All elements are mandatory unless stated otherwise.

The <label> value is for descriptive use only. It is used in the log statements.

The <id> value is the market id as defined on the exchange. E.g the BTC-e BTC/USD market id is btc_usd - see https://btc-e.com/api/3/docs

The <base-currency> value is the currency short code for the base currency in the currency pair. When you buy or sell a currency pair, you are performing that action on the base currency. The base currency is the commodity you are buying or selling. E.g. in a BTC/USD market, the first currency (BTC) is the base currency and the second currency (USD) is the counter currency.

The <counter-currency> value is the currency short code for the counter currency in the currency pair. This is also known as the quote currency.

The <enabled> value allows you to toggle trading on the market. Remember, config changes are only applied on startup.

The <trading-strategy> value must match a strategy <id> defined in your strategies.xml config. Currently, BX-bot only supports 1 <trading-strategy> per <market>.

Strategies

You specify the Trading Strategies you wish to use in the strategies.xml file.

<trading-strategies>
    <strategy>
        <id>scalping-strategy</id>
        <label>Basic Scalping Strat</label>
        <description>A simple trend following scalper that buys at current BID price and sells at current
         ASK price, taking profit from the spread. The exchange fees are factored in.</description>
        <class-name>com.gazbert.bxbot.strategies.ExampleScalpingStrategy</class-name>
        <configuration>
            <config-item>
                <name>btc-buy-order-amount</name>
                <value>0.5</value>
            </config-item>
            <config-item>
                <name>minimumPercentageGain</name>
                <value>1</value>
            </config-item>
        </configuration>
    </strategy>
    <strategy>
        <id>macd-strategy</id>
        <label>MACD Based Strat</label>
        <description>Strat uses MACD data to take long position in USD.</description>
        <class-name>com.gazbert.bxbot.strategies.YourMacdStrategy</class-name>
        <configuration>
            <config-item>
                <name>btc-buy-order-amount</name>
                <value>0.5</value>
            </config-item>
            <config-item>
                <name>shortEmaInterval</name>
                <value>12</value>
            </config-item>
            <config-item>
                <name>longEmaInterval</name>
                <value>26</value>
            </config-item>
        </configuration>
    </strategy>
</trading-strategies>

All elements are mandatory unless stated otherwise.

The <id> value must be unique. The markets.xml <market><trading-strategy> entries cross-reference this.

The <label> value is for descriptive use only. It is used in the log statements.

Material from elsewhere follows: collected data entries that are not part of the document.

**src/hdl/cache_pkg.sv**
```systemverilog
////////////////////////////////////////////////////////////
// Shared types and constants for the read-only cache.
// Addresses are byte addresses of 16 bits, and data is one
// 16-bit word. A line is 8 words, so 16 bytes. Bit 0 of an
// address is ignored. The line count is set in the top level.
////////////////////////////////////////////////////////////
package cache_pkg;

  localparam int ADDR_BITS = 16;                    // Width of a byte address.
  localparam int WORD_BITS = 16;                    // Width of one data word.

  typedef logic [ADDR_BITS-1:0] addr_t;             // Byte address on the load and memory side.
  typedef logic [WORD_BITS-1:0] word_t;             // One data word.

  localparam int WORDS_PER_LINE = 8;                // Words per line, and the fill length.
  localparam int OFFSET_BITS    = 4;                // Byte offset bits within one line.
  localparam int WORD_SEL_BITS  = 3;                // Word select bits, address bits 3..1.
  localparam int MEM_STEP       = 2;                // Byte step between two fill words.

  // Bytes covered by one line, as an address offset.
  localparam addr_t LINE_BYTES = addr_t'(WORDS_PER_LINE * MEM_STEP);

  ////////////////////////////////////////////////////////////
  // Index width for a given number of lines.
  ////////////////////////////////////////////////////////////
  function automatic int line_index_bits(input int num_lines);
    int bits;                                       // Result, at least one bit.
    bits = $clog2(num_lines);                       // Power of two line counts are expected.
    if (bits < 1) begin
      bits = 1;                                     // A single line still needs an index bit.
    end
    return bits;
  endfunction

endpackage

```
**src/hdl/fill_if.sv**
```systemverilog
////////////////////////////////////////////////////////////
// Fill write bus from the miss FSM to both arrays.
// Data writes pulse once per returned word; the tag write
// pulses once, after the last word of the line.
////////////////////////////////////////////////////////////
`timescale 1ns/1ps

interface fill_if;
  import cache_pkg::*;

  logic  write_data_array;                          // One pulse per word returned by memory.
  logic  write_tag_array;                           // One pulse when the whole line is in.
  addr_t fill_address;                              // Current memory address of the fill.
  word_t fill_data;                                 // Word to be stored in the data array.

  // Driving side, the fill controller.
  modport fsm (output write_data_array, output write_tag_array,
               output fill_address, output fill_data);

  // Tag side only needs the tag strobe and the address.
  modport lookup (input write_tag_array, input fill_address);

  // Data side takes every word.
  modport store (input write_data_array, input fill_address, input fill_data);

endinterface

```
**src/hdl/cache_top.sv**
```systemverilog
////////////////////////////////////////////////////////////
// Read-only direct-mapped cache, top level.
// Hits return one cycle after rd_en. Misses raise stall
// until the line is filled. Hold rd_en low during stall.
// NUM_LINES must be a power of two.
////////////////////////////////////////////////////////////
`timescale 1ns/1ps

module cache_top #(
  parameter int NUM_LINES = 8                       // Number of cache lines.
) (
  input  logic             clk,                     // Clock.
  input  logic             rst,                     // Synchronous reset, active high.
  input  logic             rd_en,                   // Load strobe.
  input  cache_pkg::addr_t rd_address,              // Load byte address.
  output logic             rd_valid,                // Load result valid.
  output cache_pkg::word_t rd_data,                 // Load result word.
  output logic             rd_hit,                  // Load hit on first lookup.
  output logic             stall,                   // Hold off new loads.
  output cache_pkg::addr_t memory_address,          // Address to memory.
  input  cache_pkg::word_t memory_data,             // Word from memory.
  input  logic             memory_data_valid        // Memory word valid.
);

  fill_if fill_bus ();                              // Fill writes to both arrays.

  logic             miss_detected;                  // Lookup starts a fill.
  cache_pkg::addr_t miss_address;                   // Address that missed.
  cache_pkg::addr_t req_address;                    // Pending load address.
  logic             hit;                            // Pending load hits.
  logic             fsm_busy;                       // Fill in progress.

  tag_lookup #(.NUM_LINES(NUM_LINES)) lookup_i (
    .clk           (clk),
    .rst           (rst),
    .rd_en         (rd_en),
    .rd_address    (rd_address),
    .fsm_busy      (fsm_busy),
    .fill          (fill_bus.lookup),
    .miss_detected (miss_detected),
    .miss_address  (miss_address),
    .req_address   (req_address),
    .hit           (hit),
    .rd_valid      (rd_valid),
    .rd_hit        (rd_hit),
    .stall         (stall)
  );

  miss_fill_fsm fsm_i (
    .clk               (clk),
    .rst               (rst),
    .miss_detected     (miss_detected),
    .miss_address      (miss_address),
    .memory_data       (memory_data),
    .memory_data_valid (memory_data_valid),
    .fsm_busy          (fsm_busy),
    .memory_address    (memory_address),
    .fill              (fill_bus.fsm)
  );

  data_store #(.NUM_LINES(NUM_LINES)) store_i (
    .clk         (clk),
    .fill        (fill_bus.store),
    .req_address (req_address),
    .hit         (hit),
    .rd_data     (rd_data)
  );

endmodule

```
**src/hdl/data_store.sv**
```systemverilog
////////////////////////////////////////////////////////////
// Data array of NUM_LINES lines of 8 words each.
// Written word by word during a fill and read without a
// clock edge. rd_data is zero unless the lookup hits.
////////////////////////////////////////////////////////////
`timescale 1ns/1ps

module data_store #(
  parameter int NUM_LINES = 8                       // Number of cache lines.
) (
  input  logic             clk,                     // Clock.
  fill_if.store            fill,                    // Fill word writes.
  input  cache_pkg::addr_t req_address,             // Pending load address.
  input  logic             hit,                     // Pending load hits this cycle.
  output cache_pkg::word_t rd_data                  // Load result word.
);
  import cache_pkg::*;

  localparam int IDX_BITS = line_index_bits(NUM_LINES);  // Line index width.
  localparam int PTR_BITS = IDX_BITS + WORD_SEL_BITS;    // Word pointer width.
  localparam int DEPTH    = NUM_LINES * WORDS_PER_LINE;  // Total words held.

  word_t               data_mem [DEPTH];            // The word array.
  logic [PTR_BITS-1:0] wr_ptr;                      // Word written by the fill.
  logic [PTR_BITS-1:0] rd_ptr;                      // Word read for the load.

  ////////////////////////////////////////////////////////////
  // Word pointers
  ////////////////////////////////////////////////////////////
  // Index bits and word select bits side by side give the flat pointer.
  assign wr_ptr = {fill.fill_address[OFFSET_BITS +: IDX_BITS],
                   fill.fill_address[1 +: WORD_SEL_BITS]};
  assign rd_ptr = {req_address[OFFSET_BITS +: IDX_BITS],
                   req_address[1 +: WORD_SEL_BITS]}; // Odd byte addresses map to their word.

  ////////////////////////////////////////////////////////////
  // Write and read
  ////////////////////////////////////////////////////////////
  always_ff @(posedge clk) begin
    if (fill.write_data_array) begin
      data_mem[wr_ptr] <= fill.fill_data;           // One word per memory pulse.
    end
  end

  // Hit data goes out in the same cycle as rd_valid.
  assign rd_data = hit ? data_mem[rd_ptr] : '0;

endmodule

```
**src/hdl/miss_fill_fsm.sv**
```systemverilog
////////////////////////////////////////////////////////////
// Line fill controller for cache misses.
// Memory gets only an address and answers with valid pulses.
// Any gap between pulses is allowed, and the FSM waits for
// as long as it takes. One miss is handled at a time.
////////////////////////////////////////////////////////////
`timescale 1ns/1ps

module miss_fill_fsm (
  input  logic             clk,                     // Clock.
  input  logic             rst,                     // Synchronous reset, active high.
  input  logic             miss_detected,           // Miss from the tag lookup.
  input  cache_pkg::addr_t miss_address,            // Address that missed.
  input  cache_pkg::word_t memory_data,             // Word returned by memory.
  input  logic             memory_data_valid,       // Memory word is valid this cycle.
  output logic             fsm_busy,                // Fill in progress.
  output cache_pkg::addr_t memory_address,          // Address presented to memory.
  fill_if.fsm              fill                     // Writes into the tag and data arrays.
);
  import cache_pkg::*;

  typedef enum logic {IDLE, WAIT} state_t;          // Idle, or waiting on memory words.

  state_t     state;                                // Current state.
  state_t     nxt_state;                            // Next state.
  logic       clr_count;                            // Start a new fill.
  logic       incr_cnt;                             // One more word has arrived.
  logic [3:0] word_count;                           // Words written so far.
  logic       chunks_filled;                        // All words of the line are in.
  logic       error;                                // FSM left its legal states.

  ////////////////////////////////////////////////////////////
  // Word counter and memory address
  ////////////////////////////////////////////////////////////
  always_ff @(posedge clk) begin
    if (rst) begin
      word_count <= 4'h0;                           // Nothing filled after reset.
    end else if (clr_count) begin
      word_count <= 4'h0;                           // Fresh count for a new miss.
    end else if (incr_cnt) begin
      word_count <= word_count + 4'h1;
    end
  end

  always_ff @(posedge clk) begin
    if (rst) begin
      memory_address <= '0;
    end else if (clr_count) begin
      // Start at the first word of the line.
      memory_address <= {miss_address[ADDR_BITS-1:OFFSET_BITS], OFFSET_BITS'(0)};
    end else if (incr_cnt) begin
      memory_address <= memory_address + addr_t'(MEM_STEP); // Next word of the line.
    end
  end

  assign chunks_filled = (word_count == 4'(WORDS_PER_LINE)); // Count ends at eight.

  ////////////////////////////////////////////////////////////
  // State register and transitions
  ////////////////////////////////////////////////////////////
  always_ff @(posedge clk) begin
    if (rst) begin
      state <= IDLE;
    end else begin
      state <= nxt_state;
    end
  end

  always_comb begin
    nxt_state             = state;                  // Hold by default.
    clr_count             = 1'b0;
    incr_cnt              = 1'b0;
    fsm_busy              = 1'b0;
    fill.write_data_array = 1'b0;
    fill.write_tag_array  = 1'b0;
    fill.fill_data        = '0;                     // Quiet bus when nothing is written.
    error                 = 1'b0;

    case (state)
      IDLE: begin
        if (miss_detected) begin
          clr_count = 1'b1;                         // Capture the line address.
          nxt_state = WAIT;
        end
      end

      WAIT: begin
        if (chunks_filled) begin
          fill.write_tag_array = 1'b1;              // Line complete, publish the tag.
          nxt_state            = IDLE;              // Busy drops in this last cycle.
        end else begin
          fsm_busy = 1'b1;
          if (memory_data_valid) begin
            incr_cnt              = 1'b1;
            fill.write_data_array = 1'b1;           // Store the word in the same cycle.
            fill.fill_data        = memory_data;
          end
        end
      end

      default: begin
        nxt_state = IDLE;                           // Recover to idle.
        error     = 1'b1;
      end
    endcase
  end

  assign fill.fill_address = memory_address;        // Arrays use the live fill address.

  // Self checks
  a_no_error: assert property (@(posedge clk) disable iff (rst) !error)
    else $error("Fill FSM reached an illegal state.");

  // A data write lands in the word slot that the word count has reached.
  a_write_in_wait: assert property (@(posedge clk) disable iff (rst)
    fill.write_data_array |-> (state == WAIT) &&
      (memory_address[OFFSET_BITS-1:1] == word_count[WORD_SEL_BITS-1:0]))
    else $error("Data array written outside a fill or at the wrong word.");

endmodule

```
**src/hdl/tag_lookup.sv**
```systemverilog
////////////////////////////////////////////////////////////
// Load request register with tag and valid arrays.
// A hit is seen one cycle after rd_en. A miss holds the
// request and stalls until the fill has written the tag.
// rd_en must stay low while stall is high.
////////////////////////////////////////////////////////////
`timescale 1ns/1ps

module tag_lookup #(
  parameter int NUM_LINES = 8                       // Number of cache lines.
) (
  input  logic             clk,                     // Clock.
  input  logic             rst,                     // Synchronous reset, active high.
  input  logic             rd_en,                   // Load strobe from the processor.
  input  cache_pkg::addr_t rd_address,              // Load byte address.
  input  logic             fsm_busy,                // Fill in progress.
  fill_if.lookup           fill,                    // Tag writes from the fill controller.
  output logic             miss_detected,           // One cycle per pending miss.
  output cache_pkg::addr_t miss_address,            // Address that missed.
  output cache_pkg::addr_t req_address,             // Pending address for the data array.
  output logic             hit,                     // Pending request hits this cycle.
  output logic             rd_valid,                // Load result is valid.
  output logic             rd_hit,                  // Load hit on its first lookup.
  output logic             stall                    // Processor must hold off.
);
  import cache_pkg::*;

  localparam int IDX_BITS = line_index_bits(NUM_LINES);         // Line index width.
  localparam int TAG_BITS = ADDR_BITS - OFFSET_BITS - IDX_BITS; // Stored tag width.

  addr_t                pend_addr;                  // Registered request address.
  logic                 pend_valid;                 // A request is waiting for its result.
  logic                 first_miss;                 // The request missed at first lookup.
  logic [NUM_LINES-1:0] line_valid;                 // One valid bit per line.
  logic [TAG_BITS-1:0]  tag_mem [NUM_LINES];        // Tag array.
  logic [IDX_BITS-1:0]  rd_idx;                     // Index of the pending request.
  logic [TAG_BITS-1:0]  rd_tag;                     // Tag of the pending request.
  addr_t                line_base;                  // First address of the filled line.
  logic [IDX_BITS-1:0]  wr_idx;                     // Index written by the fill.
  logic [TAG_BITS-1:0]  wr_tag;                     // Tag written by the fill.

  ////////////////////////////////////////////////////////////
  // Lookup
  ////////////////////////////////////////////////////////////
  assign rd_idx = pend_addr[OFFSET_BITS +: IDX_BITS];    // Index bits sit above the offset.
  assign rd_tag = pend_addr[ADDR_BITS-1 -: TAG_BITS];    // Tag is the rest of the address.

  assign hit      = pend_valid && line_valid[rd_idx] && (tag_mem[rd_idx] == rd_tag);
  assign stall    = pend_valid && !hit;                  // Held until the line is resident.
  assign rd_valid = hit;                                 // A result always comes from a hit.
  assign rd_hit   = hit && !first_miss;                  // A refilled load reports its miss.

  // The tag strobe cycle still misses, so it must not start a second fill.
  assign miss_detected = stall && !fsm_busy && !fill.write_tag_array;

  assign miss_address = pend_addr;                       // The FSM aligns it to the line.
  assign req_address  = pend_addr;                       // Same address reads the data array.

  ////////////////////////////////////////////////////////////
  // Pending request
  ////////////////////////////////////////////////////////////
  always_ff @(posedge clk) begin
    if (rst) begin
      pend_valid <= 1'b0;                                // No request after reset.
      first_miss <= 1'b0;
    end else if (rd_en) begin
      pend_valid <= 1'b1;                                // New request replaces a delivered one.
      first_miss <= 1'b0;
    end else if (rd_valid) begin
      pend_valid <= 1'b0;                                // Result delivered, nothing pending.
    end else if (stall) begin
      first_miss <= 1'b1;                                // Remember the miss until delivery.
    end
  end

  always_ff @(posedge clk) begin
    if (rd_en) begin
      pend_addr <= rd_address;                           // Payload only, no reset.
    end
  end

  ////////////////////////////////////////////////////////////
  // Tag update
  ////////////////////////////////////////////////////////////
  // The fill address has already stepped past the last word of the line.
  assign line_base = fill.fill_address - LINE_BYTES;
  assign wr_idx    = line_base[OFFSET_BITS +: IDX_BITS];
  assign wr_tag    = line_base[ADDR_BITS-1 -: TAG_BITS];

  always_ff @(posedge clk) begin
    if (rst) begin
      line_valid <= '0;                                  // Cache starts empty.
    end else if (fill.write_tag_array) begin
      line_valid[wr_idx] <= 1'b1;                        // Line becomes usable next cycle.
    end
  end

  always_ff @(posedge clk) begin
    if (fill.write_tag_array) begin
      tag_mem[wr_idx] <= wr_tag;
    end
  end

  // The processor side must respect the stall level.
  a_no_req_in_stall: assert property (@(posedge clk) disable iff (rst) stall |-> !rd_en)
    else $error("rd_en raised while stall is high.");

endmodule

```
**config.mk**
```make
export PLATFORM = sky130hd
export DESIGN_NAME = cache_top
export DESIGN_NICKNAME = d
export VERILOG_FILES = /design/src/hdl/cache_pkg.sv /design/src/hdl/fill_if.sv /design/src/hdl/cache_top.sv /design/src/hdl/data_store.sv /design/src/hdl/miss_fill_fsm.sv /design/src/hdl/tag_lookup.sv
export SDC_FILE = /design/constraint.sdc
export NUM_CORES = 1
export LEC_CHECK = 0
export BUFFER_PORTS_ARGS = -buffer_cell sky130_fd_sc_hd__buf_2
export CORE_UTILIZATION = 65
export CTS_CLUSTER_DIAMETER = 60
export CTS_CLUSTER_SIZE = 10
export DETAILED_ROUTE_END_ITERATION = 10
export PLACE_DENSITY = 0.8
export RECOVER_POWER = 50
export SLEW_MARGIN = 20
export SYNTH_ARGS = -nofsm -noshare
export SYNTH_HDL_FRONTEND = slang
export SYNTH_SLANG_ARGS = --single-unit
```
**constraint.sdc**
```tcl
create_clock -name clk -period 8.6 [get_ports clk]
set_input_delay 1.72 -clock clk [delete_from_list [all_inputs] [get_ports clk]]
set_output_delay 1.72 -clock clk [all_outputs]
set_load 0.01 [all_outputs]
```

The <description> value is optional and not used anywhere yet; a new Web UI will in the future.

For the <class-name> value, you must specify the fully qualified name of your Trading Strategy class for the Trading Engine to inject on startup. The class must be on the runtime classpath.

The <configuration> section is optional. It allows you to set custom key/value pair String config - this is passed to your Trading Strategy when the bot starts up; see the How do I write my own Trading Strategy? section.

Engine

The engine.xml file is used to configure the Trading Engine.

<engine>
    <emergency-stop-currency>BTC</emergency-stop-currency>
    <emergency-stop-balance>1.0</emergency-stop-balance>
    <trade-cycle-interval>60</trade-cycle-interval>
</engine>

All elements are mandatory.

The <emergency-stop-currency> value must be set to prevent catastrophic loss on the exchange. This is normally the currency you intend to hold a long position in. It should be set to the currency short code for the wallet, e.g. BTC, LTC, USD. This value can be case sensitive for some exchanges - check the Exchange Adapter documentation.

The <emergency-stop-balance> value must be set to prevent catastrophic loss on the exchange. The Trading Engine checks this value at the start of every trade cycle: if your <emergency-stop-currency> wallet balance on the exchange drops below this value, the Trading Engine will log it, send an Email Alert (if configured) and then shutdown.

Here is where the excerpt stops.